*WHAT YOU WILL DO*
List each line of the data that holds the string "stage", please.

*RAW DATA*
# # #

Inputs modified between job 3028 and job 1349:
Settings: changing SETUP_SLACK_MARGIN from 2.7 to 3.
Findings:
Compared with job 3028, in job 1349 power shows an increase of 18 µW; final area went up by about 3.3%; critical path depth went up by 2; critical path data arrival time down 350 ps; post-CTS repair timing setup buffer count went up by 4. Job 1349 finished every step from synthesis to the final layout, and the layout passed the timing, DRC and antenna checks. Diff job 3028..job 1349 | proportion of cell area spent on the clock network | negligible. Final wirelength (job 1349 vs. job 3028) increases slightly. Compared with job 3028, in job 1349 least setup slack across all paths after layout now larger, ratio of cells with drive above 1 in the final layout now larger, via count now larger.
Background: an optimization exercise with open tools, aiming at small area, a short achievable clock period and few clock cycles. Do not read the settings as production practice.
In this exercise RTL edits were held to simulation tests only and were not proved equivalent to the original.
No activity file was given, so power comes from the tool's default toggle rates.

$ cat flow/config.mk
export PLATFORM = sky130hd
export DESIGN_NAME = ofdmtx_enc
export DESIGN_NICKNAME = ofdmtx_enc
export VERILOG_FILES = /design/flow/design.v
export SDC_FILE = /design/flow/constraint.sdc
export NUM_CORES = 4
export LEC_CHECK = 0
export CAP_MARGIN = 20
export CORE_MARGIN = 2
export CORE_UTILIZATION = 40
export SLEW_MARGIN = 20
$ cat flow/constraint.sdc
create_clock -name core_clock -period 20.0 [get_ports {clk}]
set_input_delay 4.0000 -clock core_clock [delete_from_list [all_inputs] [get_ports {clk}]]
set_output_delay 4.0000 -clock core_clock [all_outputs]
set_load 0.01 [all_outputs]
$ cat flow/design.v
module ofdmtx_enc (
    input  wire        clk,
    input  wire        rst,
    input  wire        start_valid,
    output wire        start_ready,
    input  wire [7:0]  cfg_rb,      
    input  wire [11:0] cfg_len,     
    input  wire [6:0]  cfg_seed,    
    input  wire        in_valid,
    output wire        in_ready,
    input  wire [7:0]  in_data,
    output wire        out_valid,
    input  wire        out_ready,
    output wire [5:0]  out_data,
    output wire        out_last,
    output wire        out_err
);
    function [2:0] cost;
        input [1:0] code;
        case (code)
            2'd0: cost = 3'd1;
            2'd1: cost = 3'd2;
            2'd2: cost = 3'd4;
            default: cost = 3'd6;
        endcase
    endfunction
    localparam [1:0] F_IDLE = 2'd0, F_DEC = 2'd1, F_FILL = 2'd2, F_ERR = 2'd3;
    reg [1:0]   fstate;
    reg [7:0]   f_rb;
    reg [11:0]  f_rem;       
    reg [6:0]   scr;         
    reg         f_tdone;     
    reg         f_first;     
    reg [4:0]   f_row;       
    reg [5:0]   hist;        
    reg         full;        
    reg         full_last;   
    reg         full_err;    
    reg         ch_q;        
    reg         sr_q;        
    reg         ir_q;        
    reg         bv;          
    reg [7:0]   bd;
    reg [149:0] R;
    reg         r_act, r_err, r_last;
    reg [3:0]   f_g;         
    reg [3:0]   r_g;         
    reg [3:0]   r_c;         
    reg [4:0]   r_q;         
    reg [1:0]   r_blk;
    reg [3:0]   r_sc;
    reg [2:0]   r_d;         
    reg         r_sh;        
    reg         o_v, o_last, o_err;
    reg [5:0]   o_d;
    reg         k_v, k_last, k_err;
    reg [5:0]   k_d;
    assign start_ready = sr_q;
    assign in_ready    = ir_q;
    assign out_valid   = o_v;
    assign out_data    = o_d;
    assign out_last    = o_last;
    assign out_err     = o_err;
    reg [7:0] scr_bits;
    reg [6:0] scr8;
    integer k;
    always @* begin
        scr8 = scr;
        for (k = 0; k < 8; k = k + 1) begin
            scr_bits[k] = scr8[6] ^ scr8[3];
            scr8 = {scr8[5:0], scr8[6] ^ scr8[3]};
        end
    end
    wire rem0     = (f_rem == 12'd0);
    wire rem1     = (f_rem == 12'd1);
    wire row_svc  = f_first && (f_row[4:1] == 4'd0);
    wire row_pay  = !row_svc && !rem0;
    wire row_tail = !row_svc && rem0 && !f_tdone;
    wire [7:0] wbyte = row_pay  ? (scr_bits ^ bd) :
                       row_tail ? {scr_bits[7:6], 6'd0} : scr_bits;
    wire [4:0] f_ncm1 = f_g[3] ? 5'd17 : f_g[2] ? 5'd11 : f_g[1] ? 5'd8 : f_g[0] ? 5'd5 : 5'd2;
    wire row_lastc = (f_row == f_ncm1);
    wire f_s2 = f_g[2], f_s3 = f_g[3];      
    wire filling = (fstate == F_FILL) && !full && ch_q && (!r_act || r_err || !k_v);
    wire wr      = filling && (!row_pay || bv);
    wire pop     = filling && row_pay && bv;
    wire [4:0] g_total = {2'b00, cost(f_rb[1:0])} + {2'b00, cost(f_rb[3:2])}
                       + {2'b00, cost(f_rb[5:4])} + {2'b00, cost(f_rb[7:6])};
    wire g_ok = (g_total == 5'd4) || (g_total == 5'd8) || (g_total == 5'd12) ||
                (g_total == 5'd16) || (g_total == 5'd24);
    reg [17:0] V;
    reg [5:0]  N;
    integer r;
    always @* begin
        for (r = 0; r < 18; r = r + 1)
            V[r] = R[8*r+6] ^ R[8*r+4] ^ R[8*r+3] ^ R[8*r] ^
                   (r_c[0] ? R[8*r+5] : R[8*r+1]);
        for (r = 0; r < 6; r = r + 1)
            N[r] = r_c[0] ? (R[8*r+7] ^ R[8*r+5] ^ R[8*r+4] ^ R[8*r+2] ^ R[8*r+1])
                          : (R[8*r+6] ^ R[8*r+5] ^ R[8*r+4] ^ R[8*r+3] ^ R[8*r]);
    end
    wire [4:0] r_ncol = r_g[3] ? 5'd18 : r_g[2] ? 5'd12 : r_g[1] ? 5'd9 : r_g[0] ? 5'd6 : 5'd3;
    reg [1:0] r_cm3, ncm3;    
    always @* begin
        case (r_c)
            4'd0, 4'd3, 4'd6, 4'd9, 4'd12, 4'd15: begin r_cm3 = 2'd0; ncm3 = 2'd1; end
            4'd1, 4'd4, 4'd7, 4'd10, 4'd13:       begin r_cm3 = 2'd1; ncm3 = 2'd2; end
            default:                              begin r_cm3 = 2'd2; ncm3 = 2'd0; end
        endcase
    end
    reg [23:0] U;
    always @* begin
        U = {6'd0, V};
        if (r_g[0]) U[11:6]  = N;
        if (r_g[1]) U[14:9]  = N;
        if (r_g[2]) U[17:12] = N;
        if (r_g[3]) U[23:18] = N;
    end
    function [5:0] perm6;
        input [5:0] x;
        input s2, s3, odd;
        input [1:0] m3;
        begin
            perm6 = x;
            if (s2 && odd) perm6 = {x[4], x[5], x[2], x[3], x[0], x[1]};
            if (s3) case (m3)
                2'd1: perm6 = {x[3], x[5], x[4], x[0], x[2], x[1]};
                2'd2: perm6 = {x[4], x[3], x[5], x[1], x[0], x[2]};
                default: ;
            endcase
        end
    endfunction
    wire [1:0] qg = (r_q >= 5'd12) ? 2'd2 : (r_q >= 5'd6) ? 2'd1 : 2'd0;
    wire [4:0] q6 = r_q - {1'b0, qg, 2'b00} - {2'b00, qg, 1'b0};
    wire [2:0] qm = q6[2:0];
    wire [5:0] lo = U[6*qg +: 6];
    wire [5:0] hi = U[6*qg + 6 +: 6];
    wire hi_next = (r_g[2] && qg == 2'd1) || (r_g[3] && qg == 2'd2);
    wire [5:0] lop = perm6(lo, r_g[2], r_g[3], r_c[0], r_cm3);
    wire [5:0] hip = perm6(hi, r_g[2], r_g[3], hi_next ? !r_c[0] : r_c[0], hi_next ? ncm3 : r_cm3);
    wire [11:0] W  = {hip, lop} >> qm;
    wire [5:0] beat_d = W[5:0] & {{2{r_d[2] & r_d[1]}}, {2{r_d[2]}}, !r_d[0], 1'b1};
    wire sym_end   = (r_blk == 2'd3) && (r_sc == 4'd11);
    wire beat_last = r_err || (r_last && sym_end);
    wire produce   = r_act && !k_v;
    wire done      = produce && (r_err || sym_end);
    wire pickup    = full && (!r_act || done);
    wire shift     = produce && r_sh;
    wire [4:0] qd      = r_q + {2'b00, r_d};
    wire       xcol    = (qd >= r_ncol);
    wire [4:0] q_adv   = xcol ? qd - r_ncol : qd;
    wire [3:0] c_adv   = xcol ? r_c + 4'd1 : r_c;
    wire [1:0] blk_n1  = r_blk + 2'd1;
    wire [2:0] d_adv   = (r_sc == 4'd11) ? cost(f_rb[2*blk_n1 +: 2]) : r_d;
    wire [4:0] qd_adv  = q_adv + {2'b00, d_adv};
    wire       sh_adv  = (qd_adv >= r_ncol) && c_adv[0] && (c_adv != 4'd15);
    wire       r_act_n = pickup || (r_act && !done);
    wire [4:0] r_q_n   = pickup ? 5'd0 : (produce && !r_err) ? q_adv : r_q;
    wire [3:0] r_c_n   = pickup ? 4'd0 : (produce && !r_err) ? c_adv : r_c;
    reg [1:0] fstate_n;
    reg       full_n;
    always @* begin
        fstate_n = fstate;
        full_n   = full;
        case (fstate)
            F_IDLE: if (start_valid && sr_q) fstate_n = F_DEC;
            F_DEC:  fstate_n = g_ok ? F_FILL : F_ERR;
            F_FILL: if (wr && row_lastc) begin
                full_n = 1'b1;
                if (f_tdone || row_tail) fstate_n = F_IDLE;
            end
            default: if (!full) begin
                full_n   = 1'b1;
                fstate_n = F_IDLE;
            end
        endcase
        if (pickup) full_n = 1'b0;
    end
    wire       dec       = (fstate == F_DEC);
    wire       s2_n      = pickup ? f_s2 : r_g[2];
    wire       rdy_n     = !r_act_n || (pickup ? full_err : r_err);
    wire       c15_n     = (r_c_n == 4'd15);
    wire [4:0] row0      = dec ? 5'd0 : f_row;
    wire       first0    = dec || f_first;
    wire       pay0      = !(first0 && row0[4:1] == 4'd0) && !dec && !rem0;
    wire       chase_n   = rdy_n || (c15_n && (r_q_n >= 5'd2 + {4'd0, s2_n}));
    wire       k_v_n     = o_v && !out_ready && (k_v || produce);
    wire       mv_n      = rdy_n || !k_v_n;
    wire       ir0       = (fstate_n == F_FILL) && !full_n && chase_n && mv_n && pay0;    
    wire [4:0] row1      = f_row + 5'd1;
    wire       pay1      = !(f_first && row1[4:1] == 4'd0) && (row_pay ? !rem1 : !rem0);
    wire       ir1       = !row_lastc && chase_n && mv_n && pay1;
    wire       bv_n      = (bv && !pop) || (in_valid && ir_q);
    always @(posedge clk)
        if (shift || (wr && f_row == 5'd0))
            R[5:0] <= shift ? R[6:1] : (f_first ? 6'd0 : hist);
    genvar gr;
    generate
        for (gr = 0; gr < 18; gr = gr + 1) begin : g_row
            wire [8:0] up = (gr == 17) ? {1'b0, R[6+8*gr +: 8]} : R[6+8*gr +: 9];
            always @(posedge clk)
                if (shift || (wr && f_row == gr))
                    R[6+8*gr +: 8] <= shift ? up[8:1] : wbyte;
        end
    endgenerate
    always @(posedge clk) begin
        if (rst) begin
            fstate <= F_IDLE;
            full   <= 1'b0;
            sr_q   <= 1'b1;
            ir_q   <= 1'b1;
            bv     <= 1'b0;
            ch_q   <= 1'b0;
            r_act  <= 1'b0;
            o_v    <= 1'b0;
            k_v    <= 1'b0;
        end else begin
            fstate <= fstate_n;
            full   <= full_n;
            sr_q   <= (fstate_n == F_IDLE) && !full_n && (rdy_n || c15_n);
            ch_q   <= chase_n;
            bv     <= bv_n;
            ir_q   <= !bv_n || (wr ? ir1 : ir0);
            r_act  <= r_act_n;
            if (!o_v || out_ready) begin
                if (k_v) begin
                    o_v <= 1'b1;
                    k_v <= 1'b0;
                end else begin
                    o_v <= produce;
                end
            end else if (produce) begin
                k_v <= 1'b1;
            end
        end
        if (!o_v || out_ready) begin
            if (k_v) begin
                o_d <= k_d; o_last <= k_last; o_err <= k_err;
            end else begin
                o_d <= beat_d & {6{!r_err}}; o_last <= beat_last; o_err <= r_err;
            end
        end
        if (produce) begin
            k_d <= beat_d & {6{!r_err}}; k_last <= beat_last; k_err <= r_err;
        end
        if (!bv || pop) bd <= in_data;
        if (fstate == F_IDLE && !full && (!r_act || r_err || r_c == 4'd15)) begin    
            f_rb  <= cfg_rb;
            f_rem <= cfg_len;
            scr   <= cfg_seed;
        end
        if (fstate == F_DEC) begin
            f_g       <= {g_total == 5'd24, g_total == 5'd16, g_total == 5'd12, g_total == 5'd8};
            f_tdone   <= 1'b0;
            f_first   <= 1'b1;
            f_row     <= 5'd0;
            full_err  <= !g_ok;
            full_last <= 1'b1;
        end
        if (wr) begin
            scr <= scr8;
            if (row_pay) f_rem <= f_rem - 12'd1;
            if (row_tail) f_tdone <= 1'b1;
            if (row_lastc) begin
                f_row     <= 5'd0;
                f_first   <= 1'b0;
                hist      <= wbyte[7:2];
                full_last <= f_tdone || row_tail;
            end else begin
                f_row <= f_row + 5'd1;
            end
        end
        if (pickup) begin
            r_err  <= full_err;
            r_last <= full_last;
            r_g    <= f_g;
            r_blk  <= 2'd0;
            r_sc   <= 4'd0;
            r_d    <= cost(f_rb[1:0]);
            r_sh   <= 1'b0;
        end else if (produce && !r_err) begin
            r_d  <= d_adv;
            r_sh <= sh_adv;
            if (r_sc == 4'd11) begin
                r_sc  <= 4'd0;
                r_blk <= blk_n1;
            end else begin
                r_sc <= r_sc + 4'd1;
            end
        end
        r_q <= r_q_n;
        r_c <= r_c_n;
    end
endmodule
$ cat flow/flow/run.sh
#!/bin/bash
# The standard layout (the standard.sh: standard synthesis, then ORFS to
# finish), with ORFS's own setup repair asked to leave a slack margin, so that
# its sizing passes also shorten the paths that already meet the 20 ns clock.
# The clock, the constraints and every other step are the standard ones.
set -euo pipefail
bash standard.sh SETUP_SLACK_MARGIN=15.0 finish > standard_finish.log 2>&1
$ cat flow/standard.sh
#!/bin/bash
# synth_recipe.tcl (not shown) runs the flow's synth.tcl, then flattens the netlist and writes it again
# the make line also repeats each setting of config.mk as NAME=value (left out here)
make -C /OpenROAD-flow-scripts/flow DESIGN_CONFIG=/design/flow/config.mk WORK_HOME=/design/flow/orfs CLKGATE_MAP_FILE= SYNTH_SCRIPT=/design/flow/synth_recipe.tcl "${@:-finish}"
==> results of run 1 <==
## registers in the layout, indices dropped and copies added, names as in the netlist, 2 cells and up
signal and cells:
r_sc 4, R 150, bd 8, r_g 4
r_c 4, f_g 4, r_cm3 2, hist 6
o_d 6, f_rb 8, r_blk 2, fstate 2
f_row 5, k_d 6, f_rem 12, r_d 3
r_q 5, scr 7
## synth_stat cells (16+ instances only)
library cell / count
a211oi_1: 19
a21o_1: 64
a21oi_1: 56
buf_2: 16
clkbuf_1: 51
dfxtp_1: 49
edfxtp_1: 209
ha_1: 42
inv_1: 62
mux2i_1: 30
nand2_1: 130
nand2b_1: 21
nand3_1: 37
nor2_1: 92
nor3_1: 37
o21a_1: 95
o21ai_0: 48
xnor2_1: 72
xor2_1: 24
## power groups by stage
| stage | Sequential, W | Clock, W | Combinational (W) |
|---|---|---|---|
| final | 0.000912 | 0.000542 | 0.00192 |
| after floorplan | 0.000889 | 0 | 0.00145 |
| after global placement | 0.000922 | 0 | 0.00188 |
| after CTS | 0.000912 | 0.000556 | 0.00193 |
| after detailed placement | 0.000922 | 0 | 0.00192 |
| after global routing | 0.000925 | 0.000575 | 0.00213 |
## how the worst max path moves through the flow
| stage | startpoint | to | slack (ns) |
|---|---|---|---|
| 2_1_floorplan | out_ready | ir_q | 15.04 |
| 5_1_grt | o_d[0] | out_data[0] | 14.90 |
| 6_report | o_d[0] | out_data[0] | 14.95 |
| 3_5_place_dp | out_ready | ir_q | 14.46 |
| 3_3_place_gp | out_ready | ir_q | 14.49 |
| 4_1_cts | o_d[0] | out_data[0] | 14.91 |
## routing by layer
metal  up-vias  track usage [%]  share of wire [%]
met2       257             30.1                 47
li1       5125                -                  -
met4         0             4.93                2.0
met1      5225             25.6                 47
met5         -                0                  0
met3        54             2.30                4.4
## final cells by class
type,instances,area share [%]
Clock buffer,41,5.07
Clock inverter,15,0.781
Inverter,63,1.41
Multi-Input combinational cell,990,42.5
Sequential cell,258,43.2
Tap cell,468,3.48
Timing Repair Buffer,68,3.56
## kinds of logic after synthesis
logic type	Yosys count
AO/OA/AOI/OAI	386
XOR/XNOR	113
adder cells (fa/ha/maj)	51
buffers and inverters	141
flip-flops	258
multiplexers	45
AND/OR/NAND/NOR	395
## repair_timing
| item | CTS | global route |
|---|---|---|
| pin swaps | 0 | 1 |
| gates resized for setup | 50 | 3 |
| setup buffers | 1 | 2 |
| endpoints found under the setup margin | 12 | 13 |
## per-stage QoR
step	setup slack, ns	hold slack [ns]	std cells
floorplan	15.04	0.409	1389
global placement	14.49	0.442	1844
detailed placement	14.46	0.445	1844
CTS	14.91	0.459	1901
global route	14.90	0.466	1903
finish	14.95	0.454	1903
==> run notes, run 1 <==
status complete, no violations; syn nets 1480; Final Hold Fails 0; mux share of post-synthesis cell area 3.46%; most frequent cells in the layout 209 x edfxtp_1, 128 x nand2_1, 95 x o21a_1; post-synth top area share 42.0%; Pwr Total 0.00337 W; XOR/XNOR Fraction of Synth Area 8.07%; Leak 6.43 nW; Starting Density 40.7%; FFs w/ async S/R, synth 0%; Peak VDD IR 140 uV; Max Clk Rate 198 MHz; TritonCTS buffer count 30; Final HPWL DP 24400 um; Final Core Density 45.8%; Synth Register Bits 258; die area 38900 um^2; global route overflow 0; CP endpoint kind output port; Switching Power 0.00142 W; Sequential Area 7260 um^2; Synth Area in Adders 4.72%; Crit path largest cell delay 0.36 ns; Pint 0.00195 W; DR DRC count 0; min-delay worst type flop to flop; register area share after synthesis 48.5%; CP top delay family flip-flops; CTS tree yes; vias per cell 5.60; number of DRC markers in iteration 0 729; Design Area, Final 16800 um^2; cell row count 70; WL final 35800 um; global-route wire length before repair 56900 um; area occupied by multi-input gates 7150 um^2; prevailing post-synth register cell edfxtp_1; largest family of logic cells by synthesized area compound AO/OA/AOI/OAI gates; Power Dens Cells 201 nW/um^2; H-tree depth 1; synthesized area 15000 um^2; CTS root buffer clkbuf_16; vias in the first global route 10500; Vias 10700; DRT Pass-1 Iters 7; top cells by area, synth edfxtp_1 42%, dfxtp_1 6.6%, o21a_1 4.8%, xnor2_1 4.2%, ha_1 3.5%; routability cong. 0.882; Net Sw Frac 42.2%; Slew Limit Headroom 27.3%; commonest non-fill, non-tap cell in the layout edfxtp_1; WP depth 1; Synth Warn # 1; CTS max path bufs 3; sequential share of power 27.1%; R2R cell count 23; core region area 36700 um^2; hold path endpoint r_last; Final Setup Violations 0; worst endpoint required time 16.00 ns; Slew @ Worst Pin 1.07 ns; post-synth cell types 95; # IOs 51; Fin Setup TNS 0 ns; RSZ-0062 raised after global routing yes; CP cell instances buf_2; initial antenna violation count 0; n_diodes 0; clk latency of the worst-skew pair 0.56 ns; Die W 197 um; area grow syn2layout 12.5%; clock network fraction of design power 16.1%; Worst Clk Skew 0.0190 ns; Total GRT Usage 18.3%; crit path max fanout 1; Die Span Y 197 um; critical path arrival 1.05 ns; Max-cap violations 0; FF-to-FF setup slack 15.28 ns; CP startpoint kind flop; antenna viol nets, final 0; CTS sink cnt 258; RR Startpoint r_d[0]; worst reg2reg endpoint r_sh; Synth Instances 1389; pin count of the biggest net entering global routing 67; hold path depth 0; per-cell routed wire length 18.8 um; HP Start full_last; Placement Cell Area 15800 um^2; critical path type flop to output port; share of layout cells above drive strength 1 10.4%; Post-CTS Hold Fix Bufs 0; Final min period 5.05 ns; Worst-path clk slew 0.05 ns; Tcrit/Tclk final 25.2%; Simple-Gate Fraction of Synth Area 12.6%; CP bufs+invs 1; EDFF count, synth 209; PortBufs 50; max-slew violations 0; combinational share of power 56.9%; Syn Area/Cell 10.8 um^2; nets@finish 1502; post-synth top area cell edfxtp_1; CP max-delay cell edfxtp_1; Synth Area in Compound Gates 18.7%; Fillers 3343
Testbench counts, summed over its fixed seeds: cycles 75,348.
What follows belongs to an exercise in optimizing a design on an open flow for small area, a short achievable clock period and few clock cycles; a production flow would make more cautious choices. Function was checked by simulation only, so behaviour that the tests miss may differ from the original. The clock port is modelled as an ideal driver; clocking choices that lean on that would not hold on a real chip. Power is estimated from default activity; no workload was simulated.

## fpp
module fpp (
    input  wire         clk,
    input  wire         rst,           
    input  wire         in_valid,
    output wire         in_ready,
    input  wire [2:0]   in_kind,
    input  wire [7:0]   in_data,
    output wire [3:0]   status,
    output wire [6:0]   rxlen,
    output wire [191:0] sb             
);
==> flow/config.mk <==
export PLATFORM = sky130hd
export DESIGN_NAME = fpp
export DESIGN_NICKNAME = fpp
export VERILOG_FILES = /design/flow/design.v
export SDC_FILE = /design/flow/constraint.sdc
export NUM_CORES = 4
export LEC_CHECK = 0
export CAP_MARGIN = 20
export CORE_MARGIN = 2
export CORE_UTILIZATION = 55
export SETUP_SLACK_MARGIN = 3.85
export SLEW_MARGIN = 20
==> flow/constraint.sdc <==
create_clock -name core_clock -period 6.0 [get_ports {clk}]
set_input_delay 1.2000 -clock core_clock [delete_from_list [all_inputs] [get_ports {clk}]]
set_output_delay 1.2000 -clock core_clock [all_outputs]
set_load 0.01 [all_outputs]
standard.sh (not shown) runs the stock make flow with config.mk's settings and CLKGATE_MAP_FILE= SYNTH_SCRIPT=/design/flow/synth_recipe.tcl, a recipe that flattens the netlist after the stock synthesis.
==> flow/flow/run.sh <==
#!/bin/bash
# The standard layout (standard.sh) with three changes:
#  - the port buffers are buf_1 cells instead of the slow delay cells that
#    buffer_ports picks by default;
#  - the clock tree uses larger sink clusters of clkbuf_16 (fewer buffers);
#  - after CTS, the clock port drives the tree's second level directly and
#    the root buffer is removed (clk_root.tcl), one buffer fewer on every
#    register's clock path.
# Each step writes its full output to a log file of its own here.
set -euo pipefail
export BUFFER_PORTS_ARGS="-buffer_cell sky130_fd_sc_hd__buf_1"
export CTS_ARGS="-sink_clustering_enable -repair_clock_nets -buf_list sky130_fd_sc_hd__clkbuf_16 -sink_clustering_size 25 -sink_clustering_max_diameter 100 -sink_buffer_max_cap_derate 1.0"
bash standard.sh cts > make_to_cts.log 2>&1
R=orfs/results/${FLOW_PLATFORM}/fpp/base
ODB_IN=$R/4_1_cts.odb ODB_OUT=$R/4_1_cts.odb openroad -no_init -exit flow/clk_root.tcl > clk_root.log 2>&1
cp $R/4_1_cts.odb $R/4_cts.odb
bash standard.sh finish > make_finish.log 2>&1
==> flow/flow/clk_root.tcl <==
read_db $::env(ODB_IN)
set block [ord::get_db_block]
set clknet [[$block findBTerm clk] getNet]
set roots {}
foreach it [$clknet getITerms] { lappend roots $it }
if {[llength $roots] != 1} { puts "clock port drives [llength $roots] pins; nothing done"; write_db $::env(ODB_OUT); exit }
set root [[lindex $roots 0] getInst]
set rootnet ""
foreach it [$root getITerms] { if {[$it isOutputSignal]} { set rootnet [$it getNet] } }
set loads {}
set ok 1
foreach it [$rootnet getITerms] {
  if {![$it isInputSignal]} continue
  lappend loads $it
  if {![string match "sky130_fd_sc_hd__clkbuf*" [[[$it getInst] getMaster] getName]]} { set ok 0 }
}
if {!$ok || [llength $loads] > 4 || [llength $loads] == 0} { puts "root drives [llength $loads] pins (all buffers: $ok); nothing done"; write_db $::env(ODB_OUT); exit }
foreach it $loads { $it disconnect; $it connect $clknet }
puts "removed root [$root getName]: [llength $loads] buffers now driven by the clock port"
odb::dbInst_destroy $root
odb::dbNet_destroy $rootnet
write_db $::env(ODB_OUT)
The first run completed without violations.
Testbench counts at the start, summed over its fixed seeds: cycles 15,751.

# # #

*SOLUTION BELOW*
## power groups by stage
| stage | Sequential, W | Clock, W | Combinational (W) |
| stage | startpoint | to | slack (ns) |
## per-stage QoR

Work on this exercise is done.